Archäologische Funde auf TAYLOR

13
April
2018

Archäologische Funde auf TAYLOR

Im Rahmen der Arbeiten für den Taylor Park wurden auf dem Taylor Areal ca. 130 Strukturen (Siedlungsgruben, Pfostengruben von Gebäuden und Planierschichten) aus der späten Bronzezeit, Eisenzeit und römischen Kaiserzeit (2./3. Jh.) entdeckt.

Aktuell ist das Team der archäologischen Denkmalpflege der Reiß-Engelhorn-Museen (rem) noch vor Ort, um die Fundstücke in aufwändiger Kleinstarbeit zu bergen. Schicht für Schicht werden die Erdmassen abgetragen und die Fragmente aus der langen Geschichte Taylors freigelegt.

Große Fundmengen stammen aus der späten Bronzezeit (ca. 1200 v. Chr). Gefunden werden vor allem Tonscherben von Großgefäßen zur Vorratshaltung und von sehr fein gearbeiteten Gefäßen, z.B. Tassen mit einem kleinen Henkel. Obwohl die bis zu 3.000 Jahre alten Funde schlecht erhalten sind, da sie bei niedriger Temperatur gebrannt wurden und sich im feuchten Auelehm langsam auflösen, konnten einige aussagekräftige Fragmente geborgen werden.

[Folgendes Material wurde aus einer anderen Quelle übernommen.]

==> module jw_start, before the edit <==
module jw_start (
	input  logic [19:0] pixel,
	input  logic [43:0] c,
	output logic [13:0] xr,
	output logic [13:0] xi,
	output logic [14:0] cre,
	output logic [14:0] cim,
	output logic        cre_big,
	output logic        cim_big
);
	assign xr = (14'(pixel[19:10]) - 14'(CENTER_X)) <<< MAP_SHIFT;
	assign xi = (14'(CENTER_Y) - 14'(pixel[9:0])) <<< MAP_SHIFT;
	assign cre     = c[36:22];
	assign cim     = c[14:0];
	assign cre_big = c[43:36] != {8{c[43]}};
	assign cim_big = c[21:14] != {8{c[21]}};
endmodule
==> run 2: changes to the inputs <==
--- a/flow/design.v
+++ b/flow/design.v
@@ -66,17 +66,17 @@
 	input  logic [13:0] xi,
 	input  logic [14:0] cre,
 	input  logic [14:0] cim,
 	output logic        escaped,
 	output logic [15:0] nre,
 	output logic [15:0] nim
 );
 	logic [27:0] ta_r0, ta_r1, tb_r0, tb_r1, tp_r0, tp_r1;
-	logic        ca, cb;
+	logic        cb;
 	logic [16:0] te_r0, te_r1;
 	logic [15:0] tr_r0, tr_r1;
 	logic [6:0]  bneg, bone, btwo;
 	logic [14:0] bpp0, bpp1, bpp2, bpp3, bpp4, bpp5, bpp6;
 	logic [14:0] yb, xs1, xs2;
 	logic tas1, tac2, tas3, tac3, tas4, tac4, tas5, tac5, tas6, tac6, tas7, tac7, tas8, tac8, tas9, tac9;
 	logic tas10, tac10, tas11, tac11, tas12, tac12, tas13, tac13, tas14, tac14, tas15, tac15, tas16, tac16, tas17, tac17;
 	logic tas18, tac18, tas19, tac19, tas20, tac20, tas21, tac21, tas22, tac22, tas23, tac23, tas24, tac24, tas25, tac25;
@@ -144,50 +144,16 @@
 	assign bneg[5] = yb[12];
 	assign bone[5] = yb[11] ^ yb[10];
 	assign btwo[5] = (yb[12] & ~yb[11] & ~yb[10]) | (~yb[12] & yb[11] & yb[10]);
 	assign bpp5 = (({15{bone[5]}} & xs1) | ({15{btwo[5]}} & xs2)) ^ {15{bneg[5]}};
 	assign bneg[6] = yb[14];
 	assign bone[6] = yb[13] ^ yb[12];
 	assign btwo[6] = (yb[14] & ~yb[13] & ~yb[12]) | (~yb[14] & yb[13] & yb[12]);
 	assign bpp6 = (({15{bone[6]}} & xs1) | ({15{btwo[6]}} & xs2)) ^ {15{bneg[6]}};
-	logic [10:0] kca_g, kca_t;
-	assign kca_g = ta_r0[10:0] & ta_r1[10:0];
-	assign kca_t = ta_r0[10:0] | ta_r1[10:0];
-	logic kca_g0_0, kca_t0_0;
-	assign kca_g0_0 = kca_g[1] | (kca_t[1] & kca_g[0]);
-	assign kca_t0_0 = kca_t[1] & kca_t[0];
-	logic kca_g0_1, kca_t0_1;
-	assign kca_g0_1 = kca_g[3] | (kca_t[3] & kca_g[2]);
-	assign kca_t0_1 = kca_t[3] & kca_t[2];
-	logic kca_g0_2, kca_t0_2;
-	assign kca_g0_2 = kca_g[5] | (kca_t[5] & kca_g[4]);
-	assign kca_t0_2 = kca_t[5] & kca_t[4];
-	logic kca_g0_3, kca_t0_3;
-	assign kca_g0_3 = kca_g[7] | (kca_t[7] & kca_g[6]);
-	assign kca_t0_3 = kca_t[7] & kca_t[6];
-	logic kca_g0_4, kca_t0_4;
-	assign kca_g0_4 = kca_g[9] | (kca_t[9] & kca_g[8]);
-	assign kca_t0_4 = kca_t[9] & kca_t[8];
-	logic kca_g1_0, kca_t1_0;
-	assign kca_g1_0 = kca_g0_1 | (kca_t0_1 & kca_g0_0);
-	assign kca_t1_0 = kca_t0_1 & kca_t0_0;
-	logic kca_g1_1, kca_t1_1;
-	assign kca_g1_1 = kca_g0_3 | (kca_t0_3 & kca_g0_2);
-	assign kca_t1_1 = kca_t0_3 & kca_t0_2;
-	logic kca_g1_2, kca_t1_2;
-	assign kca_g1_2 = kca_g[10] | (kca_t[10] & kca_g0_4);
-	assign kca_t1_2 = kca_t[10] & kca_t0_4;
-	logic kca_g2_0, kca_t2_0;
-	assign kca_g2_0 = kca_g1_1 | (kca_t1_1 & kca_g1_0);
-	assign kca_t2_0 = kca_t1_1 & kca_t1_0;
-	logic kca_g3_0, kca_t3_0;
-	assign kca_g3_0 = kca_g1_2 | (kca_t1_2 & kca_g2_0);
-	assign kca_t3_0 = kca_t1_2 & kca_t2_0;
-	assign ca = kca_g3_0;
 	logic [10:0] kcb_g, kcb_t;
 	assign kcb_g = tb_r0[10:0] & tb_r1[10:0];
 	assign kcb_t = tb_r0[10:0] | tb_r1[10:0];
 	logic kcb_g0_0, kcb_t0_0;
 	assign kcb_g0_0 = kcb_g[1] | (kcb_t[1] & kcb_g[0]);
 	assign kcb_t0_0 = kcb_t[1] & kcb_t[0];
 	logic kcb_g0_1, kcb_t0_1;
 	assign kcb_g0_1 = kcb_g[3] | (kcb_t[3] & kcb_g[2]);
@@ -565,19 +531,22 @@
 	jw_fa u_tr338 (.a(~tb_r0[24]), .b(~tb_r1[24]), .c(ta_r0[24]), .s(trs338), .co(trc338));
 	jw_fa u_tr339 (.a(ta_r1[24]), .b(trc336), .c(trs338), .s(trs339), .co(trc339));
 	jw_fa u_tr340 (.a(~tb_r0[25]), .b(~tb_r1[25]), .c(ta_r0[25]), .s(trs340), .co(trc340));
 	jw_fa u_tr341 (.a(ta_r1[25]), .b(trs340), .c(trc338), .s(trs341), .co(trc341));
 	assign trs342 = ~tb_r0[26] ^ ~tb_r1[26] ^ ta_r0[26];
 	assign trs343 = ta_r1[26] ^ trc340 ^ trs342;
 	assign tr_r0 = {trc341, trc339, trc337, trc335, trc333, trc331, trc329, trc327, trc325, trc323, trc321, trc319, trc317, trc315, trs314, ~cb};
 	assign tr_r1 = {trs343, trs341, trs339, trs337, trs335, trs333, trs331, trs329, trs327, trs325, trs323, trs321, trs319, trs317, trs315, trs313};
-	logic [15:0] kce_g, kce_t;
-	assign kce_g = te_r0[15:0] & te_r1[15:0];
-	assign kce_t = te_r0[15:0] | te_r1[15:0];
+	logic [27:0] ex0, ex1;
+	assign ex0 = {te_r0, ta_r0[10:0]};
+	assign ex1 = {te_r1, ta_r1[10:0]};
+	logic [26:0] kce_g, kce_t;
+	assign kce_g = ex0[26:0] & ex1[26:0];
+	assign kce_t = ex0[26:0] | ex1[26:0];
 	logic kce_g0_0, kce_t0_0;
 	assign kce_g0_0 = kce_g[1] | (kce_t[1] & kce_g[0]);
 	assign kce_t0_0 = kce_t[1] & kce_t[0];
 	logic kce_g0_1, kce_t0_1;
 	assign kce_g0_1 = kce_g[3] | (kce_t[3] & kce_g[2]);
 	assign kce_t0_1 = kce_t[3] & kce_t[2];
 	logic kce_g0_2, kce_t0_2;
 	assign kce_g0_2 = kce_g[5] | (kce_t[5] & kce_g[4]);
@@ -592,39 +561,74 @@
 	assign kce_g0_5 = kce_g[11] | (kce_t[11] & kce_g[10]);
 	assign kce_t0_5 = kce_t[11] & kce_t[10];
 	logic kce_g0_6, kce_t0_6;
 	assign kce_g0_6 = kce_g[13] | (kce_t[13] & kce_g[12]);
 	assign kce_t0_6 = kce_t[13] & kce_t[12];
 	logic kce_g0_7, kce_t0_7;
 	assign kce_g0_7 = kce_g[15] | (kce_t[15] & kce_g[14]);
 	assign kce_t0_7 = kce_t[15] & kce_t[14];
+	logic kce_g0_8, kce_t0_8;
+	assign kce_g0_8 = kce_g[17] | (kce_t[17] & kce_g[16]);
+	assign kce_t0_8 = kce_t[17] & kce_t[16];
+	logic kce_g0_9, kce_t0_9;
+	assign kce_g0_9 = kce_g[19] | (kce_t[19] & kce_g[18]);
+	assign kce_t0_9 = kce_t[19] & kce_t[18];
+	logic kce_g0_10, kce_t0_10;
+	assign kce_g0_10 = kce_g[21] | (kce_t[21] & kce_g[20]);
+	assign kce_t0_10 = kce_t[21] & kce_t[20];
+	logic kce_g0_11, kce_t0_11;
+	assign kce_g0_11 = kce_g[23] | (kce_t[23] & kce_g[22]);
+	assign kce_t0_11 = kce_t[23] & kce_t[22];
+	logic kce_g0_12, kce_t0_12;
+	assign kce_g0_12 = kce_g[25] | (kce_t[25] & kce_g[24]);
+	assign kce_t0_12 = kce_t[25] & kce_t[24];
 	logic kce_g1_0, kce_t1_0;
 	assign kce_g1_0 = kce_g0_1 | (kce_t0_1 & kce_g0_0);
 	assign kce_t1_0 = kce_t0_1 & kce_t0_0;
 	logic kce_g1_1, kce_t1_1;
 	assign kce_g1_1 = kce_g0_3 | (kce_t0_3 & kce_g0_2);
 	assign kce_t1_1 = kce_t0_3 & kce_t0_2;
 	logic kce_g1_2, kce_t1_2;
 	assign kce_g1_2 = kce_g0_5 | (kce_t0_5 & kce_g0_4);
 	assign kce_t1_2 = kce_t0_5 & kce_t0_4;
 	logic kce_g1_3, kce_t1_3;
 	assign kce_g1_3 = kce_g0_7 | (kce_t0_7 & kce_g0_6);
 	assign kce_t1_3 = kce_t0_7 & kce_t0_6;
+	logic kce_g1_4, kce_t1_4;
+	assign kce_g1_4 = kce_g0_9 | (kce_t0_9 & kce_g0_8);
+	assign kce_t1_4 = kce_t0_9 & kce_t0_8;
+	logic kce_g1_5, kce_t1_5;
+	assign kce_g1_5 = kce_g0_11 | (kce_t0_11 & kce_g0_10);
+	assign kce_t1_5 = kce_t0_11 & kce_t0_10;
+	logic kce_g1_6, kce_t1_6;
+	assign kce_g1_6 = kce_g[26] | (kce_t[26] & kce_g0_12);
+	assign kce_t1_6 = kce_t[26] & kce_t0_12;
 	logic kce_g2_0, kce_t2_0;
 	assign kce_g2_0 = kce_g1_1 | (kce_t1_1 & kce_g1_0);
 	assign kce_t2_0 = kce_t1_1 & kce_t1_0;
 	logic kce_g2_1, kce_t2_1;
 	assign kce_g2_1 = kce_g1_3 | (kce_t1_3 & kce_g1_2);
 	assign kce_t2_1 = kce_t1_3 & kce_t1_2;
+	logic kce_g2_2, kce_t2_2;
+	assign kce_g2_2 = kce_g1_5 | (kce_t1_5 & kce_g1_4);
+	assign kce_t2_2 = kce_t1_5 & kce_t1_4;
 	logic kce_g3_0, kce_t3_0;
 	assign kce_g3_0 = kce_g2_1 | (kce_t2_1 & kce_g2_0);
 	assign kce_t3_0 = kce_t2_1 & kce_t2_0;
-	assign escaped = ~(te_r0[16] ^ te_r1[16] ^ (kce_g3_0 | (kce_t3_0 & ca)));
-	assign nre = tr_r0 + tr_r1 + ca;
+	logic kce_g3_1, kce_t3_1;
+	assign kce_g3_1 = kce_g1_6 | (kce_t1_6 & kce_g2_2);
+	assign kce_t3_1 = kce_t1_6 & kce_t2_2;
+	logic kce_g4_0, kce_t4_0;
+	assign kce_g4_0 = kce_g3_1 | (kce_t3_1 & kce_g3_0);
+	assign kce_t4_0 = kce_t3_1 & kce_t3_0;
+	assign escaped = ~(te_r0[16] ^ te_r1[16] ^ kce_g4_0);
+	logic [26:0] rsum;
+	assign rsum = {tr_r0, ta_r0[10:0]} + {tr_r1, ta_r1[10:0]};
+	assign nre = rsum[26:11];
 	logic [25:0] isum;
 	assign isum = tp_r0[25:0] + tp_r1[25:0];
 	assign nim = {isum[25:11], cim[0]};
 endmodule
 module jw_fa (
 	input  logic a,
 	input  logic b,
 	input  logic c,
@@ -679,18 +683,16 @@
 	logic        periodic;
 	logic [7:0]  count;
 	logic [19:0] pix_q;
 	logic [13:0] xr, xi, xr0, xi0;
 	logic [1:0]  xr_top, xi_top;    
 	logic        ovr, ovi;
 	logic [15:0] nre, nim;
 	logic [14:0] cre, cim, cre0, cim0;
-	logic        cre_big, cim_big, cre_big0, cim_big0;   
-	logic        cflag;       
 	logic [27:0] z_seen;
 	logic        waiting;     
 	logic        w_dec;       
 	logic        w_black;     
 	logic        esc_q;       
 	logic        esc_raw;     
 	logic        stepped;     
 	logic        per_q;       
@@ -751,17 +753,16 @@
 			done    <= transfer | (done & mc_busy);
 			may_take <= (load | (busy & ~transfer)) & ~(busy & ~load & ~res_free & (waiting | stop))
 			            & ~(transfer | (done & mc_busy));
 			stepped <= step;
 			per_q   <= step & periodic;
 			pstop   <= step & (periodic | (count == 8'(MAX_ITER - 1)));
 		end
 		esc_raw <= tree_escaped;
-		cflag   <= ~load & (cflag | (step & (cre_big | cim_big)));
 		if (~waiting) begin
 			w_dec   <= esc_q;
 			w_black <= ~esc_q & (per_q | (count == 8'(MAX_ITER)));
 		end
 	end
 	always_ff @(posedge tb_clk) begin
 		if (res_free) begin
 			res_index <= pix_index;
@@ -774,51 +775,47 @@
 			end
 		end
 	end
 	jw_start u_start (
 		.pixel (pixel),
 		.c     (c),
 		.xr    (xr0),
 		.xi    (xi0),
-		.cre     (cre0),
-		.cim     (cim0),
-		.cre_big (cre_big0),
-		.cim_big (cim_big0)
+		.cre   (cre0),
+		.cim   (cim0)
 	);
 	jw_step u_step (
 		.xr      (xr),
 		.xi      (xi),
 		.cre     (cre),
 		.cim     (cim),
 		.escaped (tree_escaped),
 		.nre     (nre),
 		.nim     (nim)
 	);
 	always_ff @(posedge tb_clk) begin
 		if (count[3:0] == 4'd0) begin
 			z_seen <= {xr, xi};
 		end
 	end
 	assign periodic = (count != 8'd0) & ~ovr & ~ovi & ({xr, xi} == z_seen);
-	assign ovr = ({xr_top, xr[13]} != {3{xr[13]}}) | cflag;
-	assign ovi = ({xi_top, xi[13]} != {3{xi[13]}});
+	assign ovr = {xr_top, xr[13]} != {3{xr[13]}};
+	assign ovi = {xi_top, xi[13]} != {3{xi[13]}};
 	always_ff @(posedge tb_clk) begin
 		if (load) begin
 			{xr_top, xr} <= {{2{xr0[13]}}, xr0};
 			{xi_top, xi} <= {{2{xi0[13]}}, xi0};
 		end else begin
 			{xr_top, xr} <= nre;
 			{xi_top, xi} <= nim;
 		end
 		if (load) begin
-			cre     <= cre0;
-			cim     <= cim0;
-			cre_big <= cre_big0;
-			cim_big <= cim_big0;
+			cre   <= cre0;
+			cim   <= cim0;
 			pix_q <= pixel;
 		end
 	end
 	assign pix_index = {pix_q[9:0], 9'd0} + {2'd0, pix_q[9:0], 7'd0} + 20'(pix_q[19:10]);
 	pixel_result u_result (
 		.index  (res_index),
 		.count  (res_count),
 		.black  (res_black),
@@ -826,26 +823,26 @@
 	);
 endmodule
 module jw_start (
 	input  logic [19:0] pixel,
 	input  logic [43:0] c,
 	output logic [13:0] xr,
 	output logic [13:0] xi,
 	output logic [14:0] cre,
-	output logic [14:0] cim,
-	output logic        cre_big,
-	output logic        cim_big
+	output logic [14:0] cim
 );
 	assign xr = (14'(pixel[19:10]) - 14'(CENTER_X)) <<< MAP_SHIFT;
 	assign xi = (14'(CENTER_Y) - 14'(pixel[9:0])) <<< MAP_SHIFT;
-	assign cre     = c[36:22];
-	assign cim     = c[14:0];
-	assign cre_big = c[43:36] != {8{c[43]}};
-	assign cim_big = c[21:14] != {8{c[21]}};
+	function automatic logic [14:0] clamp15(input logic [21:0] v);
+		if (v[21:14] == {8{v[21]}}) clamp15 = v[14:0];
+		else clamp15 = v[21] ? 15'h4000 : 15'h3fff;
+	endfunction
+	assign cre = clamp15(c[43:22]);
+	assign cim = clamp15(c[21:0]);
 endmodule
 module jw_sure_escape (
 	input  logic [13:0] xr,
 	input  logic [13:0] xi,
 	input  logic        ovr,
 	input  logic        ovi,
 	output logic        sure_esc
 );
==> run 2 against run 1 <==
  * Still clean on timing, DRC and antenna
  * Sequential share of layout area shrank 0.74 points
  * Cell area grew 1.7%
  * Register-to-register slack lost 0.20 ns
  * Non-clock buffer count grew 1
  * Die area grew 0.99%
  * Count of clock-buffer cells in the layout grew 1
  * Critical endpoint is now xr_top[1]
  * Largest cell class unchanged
This is an optimization exercise on Yosys and OpenROAD, whose aim is small area, a short achievable clock period and few clock cycles per item, not a production implementation.
Function was checked by simulation only, so behaviour that the tests miss may differ from the original.
Power is estimated from default activity; no workload was simulated.

==> flow/design.v (excerpt) <==
module huff_encoder #(
  parameter int SYM_W  = 5,
  parameter int LEN_W  = 6,
  parameter int CODE_W = 32
) (
  input  logic                            clk,
  input  logic                            rst,
  input  logic [LEN_W+SYM_W+CODE_W-1:0]   cb_data,
  input  logic                            cb_valid,
  output logic                            cb_ready,
  input  logic                            start,
  input  logic                            flush,
  input  logic [SYM_W-1:0]                sym_in,
  input  logic                            sym_valid,
  output logic                            sym_ready,
  output logic [CODE_W-1:0]               data_out,
  output logic                            out_valid,
  input  logic                            out_ready,
  output logic [LEN_W-1:0]                out_bits,
  output logic                            out_last,
  output logic                            busy,
  output logic                            err
);
clock: 7.0 ns
lec_check: 0
cap_margin: 20
core_margin: 2
core_utilization: 60
setup_slack_margin: 4.2
slew_margin: 20
tns_end_percent: 100
standard.sh (not shown) runs the stock make flow with config.mk's settings and CLKGATE_MAP_FILE= SYNTH_SCRIPT=/design/flow/synth_recipe.tcl, a recipe that flattens the netlist after the stock synthesis.
==> flow/flow/run.sh <==
#!/bin/bash
set -euo pipefail
export BUFFER_PORTS_ARGS="-buffer_cell sky130_fd_sc_hd__buf_2"
bash standard.sh > standard_flow.log 2>&1
Testbench counts at the start, summed over its fixed seeds: cycles 12,064, items 12,000.
Change:
--- a/flow/config.mk
+++ b/flow/config.mk
@@ -10,0 +11,3 @@
+export CTS_BUF_LIST = sky130_fd_sc_hd__clkbuf_16
+export CTS_CLUSTER_DIAMETER = 60
+export CTS_CLUSTER_SIZE = 24
- design area goes down by 2.3%
- total power fell by 9.6%
- clock skew rose by 0.0043 ns
- global-route usage decreases by 0.42 points
- non-clock buffer count increases by 1
- fmax increases by 1.3%
- utilization went down by 1.6 points
- setup slack is better by 0.036 ns
- first-iteration DRC count barely changes
- hold slack gets better by 0.0075 ns

Another version of the RTL of huff_encoder (not shown whole).
For scale: roughly 3300 cells after synthesis, ~1400 flip-flops, roughly 0.052 mm² of cells after synthesis.
clock: 7.0 ns
lec_check: 0
cap_margin: 20
core_margin: 2
core_utilization: 68
cts_buf_list: sky130_fd_sc_hd__clkbuf_16
cts_cluster_diameter: 80
cts_cluster_size: 32
setup_slack_margin: 4.45
slew_margin: 20
tns_end_percent: 100
Scripts as last shown in full above: flow/flow/run.sh
Testbench counts at the start, summed over its fixed seeds: cycles 12,064, items 12,000.
Rerun with:
--- a/flow/config.mk
+++ b/flow/config.mk
@@ -10 +10 @@
-export CORE_UTILIZATION = 68
+export CORE_UTILIZATION = 60
@@ -12,3 +12,3 @@
-export CTS_CLUSTER_DIAMETER = 80
-export CTS_CLUSTER_SIZE = 32
-export SETUP_SLACK_MARGIN = 4.45
+export CTS_CLUSTER_DIAMETER = 60
+export CTS_CLUSTER_SIZE = 24
+export SETUP_SLACK_MARGIN = 4.4
What happened: The changed run finished with timing, DRC and antenna clean. Total power rose by roughly a tenth. Sequential power stays flat. Utilization fell by 7.1 points. Cell area rose by a few percent. Clock skew rose by 0.0069 ns. Clock-buffer cell count rose by 42. Register-to-register slack degrades by 0.04 ns. Critical path depth stays the same.
Rerun with:
--- a/flow/config.mk
+++ b/flow/config.mk
@@ -10 +10 @@
-export CORE_UTILIZATION = 60
+export CORE_UTILIZATION = 65
@@ -12,2 +12,2 @@
-export CTS_CLUSTER_DIAMETER = 60
-export CTS_CLUSTER_SIZE = 24
+export CTS_CLUSTER_DIAMETER = 80
+export CTS_CLUSTER_SIZE = 32
Result: Worst setup slack improved by 0.010 ns. Core utilization goes up by 4.0 points. Die area goes down by 7.6%.
Rerun with:
--- a/flow/config.mk
+++ b/flow/config.mk
@@ -8 +8 @@
-export CAP_MARGIN = 20
+export CAP_MARGIN = 5
@@ -15 +15 @@
-export SLEW_MARGIN = 20
+export SLEW_MARGIN = 5
Result:
- The changed run went through all stages and came out clean
- combinational power stays flat
- total power hardly moves
- via count hardly moves
- worst setup slack degrades by 0.0033 ns
- global-route usage is unchanged
- critical path depth does not change
- final cell count hardly moves
- first-iteration DRC count rose slightly
- sequential power barely changes
- maximum frequency hardly moves
- worst hold slack degrades by 0.0041 ns
Rerun with:
--- a/flow/config.mk
+++ b/flow/config.mk
@@ -8 +8 @@
-export CAP_MARGIN = 5
+export CAP_MARGIN = 10
@@ -10 +10 @@
-export CORE_UTILIZATION = 65
+export CORE_UTILIZATION = 72
@@ -13 +13 @@
-export CTS_CLUSTER_SIZE = 32
+export CTS_CLUSTER_SIZE = 28
@@ -15 +15 @@
-export SLEW_MARGIN = 5
+export SLEW_MARGIN = 10
The changed run produced a clean layout; non-clock buffer count came out higher by 6; combinational power came out higher by about 4%; sequential share of layout area is about the same; wire length came out lower by 1.7%; power is about the same.

Setup of garnet:
Another version of the RTL of huff_encoder (not shown whole).
For scale: ~1400 flip-flops, roughly 99 I/O pins, roughly 53000 um2 of cells after synthesis.
export LEC_CHECK = 0
export CAP_MARGIN = 20
export CORE_MARGIN = 2
export CORE_UTILIZATION = 55
export SETUP_SLACK_MARGIN = 4.0
export SLEW_MARGIN = 20
export TNS_END_PERCENT = 20
create_clock -name core_clock -period 7.0 [get_ports {clk}]
run.sh (not shown) runs the stock make flow with config.mk's settings and CLKGATE_MAP_FILE= SYNTH_SCRIPT=/design/flow/synth_recipe.tcl, a recipe that flattens the netlist after the stock synthesis.
Stock flow here: none of the scripts above is used.
No stage failed in garnet, and the final checks on the layout all came back clean.
Testbench counts of garnet, summed over its fixed seeds: cycles 12,064, items 12,000.
The following lists how tundra was set up differently from garnet:
-- flow/config.mk --
<<< garnet, line 9
export CORE_MARGIN = 2
export CORE_UTILIZATION = 55
export SETUP_SLACK_MARGIN = 4.0
export SLEW_MARGIN = 20
export TNS_END_PERCENT = 20
>>> tundra, line 9
export CORE_MARGIN = 2
export CORE_UTILIZATION = 40
export SLEW_MARGIN = 20
==> comparison <==
Result for tundra and garnet: all clean. Comparing tundra and garnet, the lower placed cell area was measured on garnet. Per the comparison of tundra with garnet, net switching power climbed about 1.2%; synthesized net count barely changed; overall power consumption dropped 0.060 mW; count of clock-buffer cells in the layout climbed 1.1%. tundra: global router's overall resource usage is 9.6 points lower than what garnet reported. Compared with garnet, tundra shows a higher half-perimeter wire length after placement. Against garnet, via count of the first global-routing pass in tundra fell slightly. Changes observed in tundra relative to garnet: pre-CTS setup slack has decreased; wire length on met3 went down by 5.5%.
What juniper does differently from tundra at the input level:
==> flow/flow/run.sh (new file) <==
#!/bin/bash
set -euo pipefail
export BUFFER_PORTS_ARGS="-buffer_cell sky130_fd_sc_hd__buf_2"
bash standard.sh > standard_flow.log 2>&1
==> flow/standard.sh (new file) <==
#!/bin/bash
# synth_recipe.tcl (not shown) runs the flow's synth.tcl, then flattens the netlist and writes it again
# the make line also repeats each setting of config.mk as NAME=value (left out here)
make -C /OpenROAD-flow-scripts/flow DESIGN_CONFIG=/design/flow/config.mk WORK_HOME=/design/flow/orfs CLKGATE_MAP_FILE= SYNTH_SCRIPT=/design/flow/synth_recipe.tcl "${@:-finish}"
-- flow/config.mk --
<<< tundra, line 9
export CORE_MARGIN = 2
export CORE_UTILIZATION = 40
export SLEW_MARGIN = 20
>>> juniper, line 9
export CORE_MARGIN = 2
export CORE_UTILIZATION = 55
export SETUP_SLACK_MARGIN = 4.0
export SLEW_MARGIN = 20
export TNS_END_PERCENT = 20
removed: flow/run.sh
## What came out
Looking at count of inserted antenna diode cells, juniper sits 3 above tundra.
Diff tundra -> juniper | fmax | increase of about 17%
In the flow results for tundra and juniper, the total routed wirelength is smaller on juniper.
Compare tundra and juniper | routed wirelength normalized by instance count higher: juniper
On power dissipated in the clock network, the higher figure sits with tundra, not juniper.
tundra → juniper: maximum single-stage delay on the critical path shrank by 0.07 ns, design area shrank by 2.0%.

==> what the ideal ports hide <==
How much do the figures lean on ideal ports? The routed layouts below were timed once more, with nothing changed but the port constraints. Step 1, drivers: a clkbuf_16 drives clk and a buf_2 each remaining input, both assumed. Step 2 adds t to the input delays and takes it off the output delays; t is the mean of the earliest and latest rising clock arrival at the registers after step 1. Input paths then give back, and output paths get back, about the clock's delay inside the block. a / b / c = ideal / step 1 / step 2; a / b = the first two.
| run | t, ns | setup WS [ns] | clock arrival spread, ns | worst data-port slew with drivers (ns) |
|---|---|---|---|---|
| the first run of note 1 | 0.818 | 4.233 / 4.158 / 3.552 | 0.031 / 0.031 | 0.04 |
| the second run of note 1 | 0.748 | 4.269 / 4.195 / 3.651 | 0.034 / 0.033 | 0.04 |
| the first run of note 2 | 0.744 | 4.311 / 4.238 / 3.797 | 0.034 / 0.033 | 0.06 |
| the second run of note 2 | 0.750 | 4.315 / 4.239 / 3.831 | 0.037 / 0.037 | 0.06 |
| the third run of note 2 | 0.736 | 4.326 / 4.253 / 3.799 | 0.037 / 0.038 | 0.06 |
| the fourth run of note 2 | 0.738 | 4.323 / 4.249 / 3.800 | 0.035 / 0.035 | 0.06 |
| the fifth run of note 2 | 0.744 | 4.304 / 4.232 / 3.808 | 0.030 / 0.030 | 0.07 |
| garnet | 0.827 | 3.878 / 3.799 / 3.195 | 0.034 / 0.033 | 0.04 |
| tundra | 0.828 | 3.369 / 3.300 / 3.055 | 0.046 / 0.046 | 0.08 |
| juniper | 0.815 | 3.896 / 3.820 / 3.410 | 0.031 / 0.031 | 0.05 |
After both steps setup and hold are still met in every run listed. The setup slack of garnet, which loses most, moves by -0.079 ns with the drivers and by -0.683 ns with both steps.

So geben beispielsweise die zahlreich gefundenen Tierknochen Aufschluss darüber, welche Tiere in der Historie auf Taylor gehalten und verzehrt wurden.

Bereits im Frühjahr 2017 waren die Archäologen der rem auf Taylor aktiv und haben in der Nähe des jetzigen Fundorts eine spektakuläre Entdeckung gemacht: eine Grabstätte aus dem 5. Jhdt., in der sich ein männliches Skelett befand.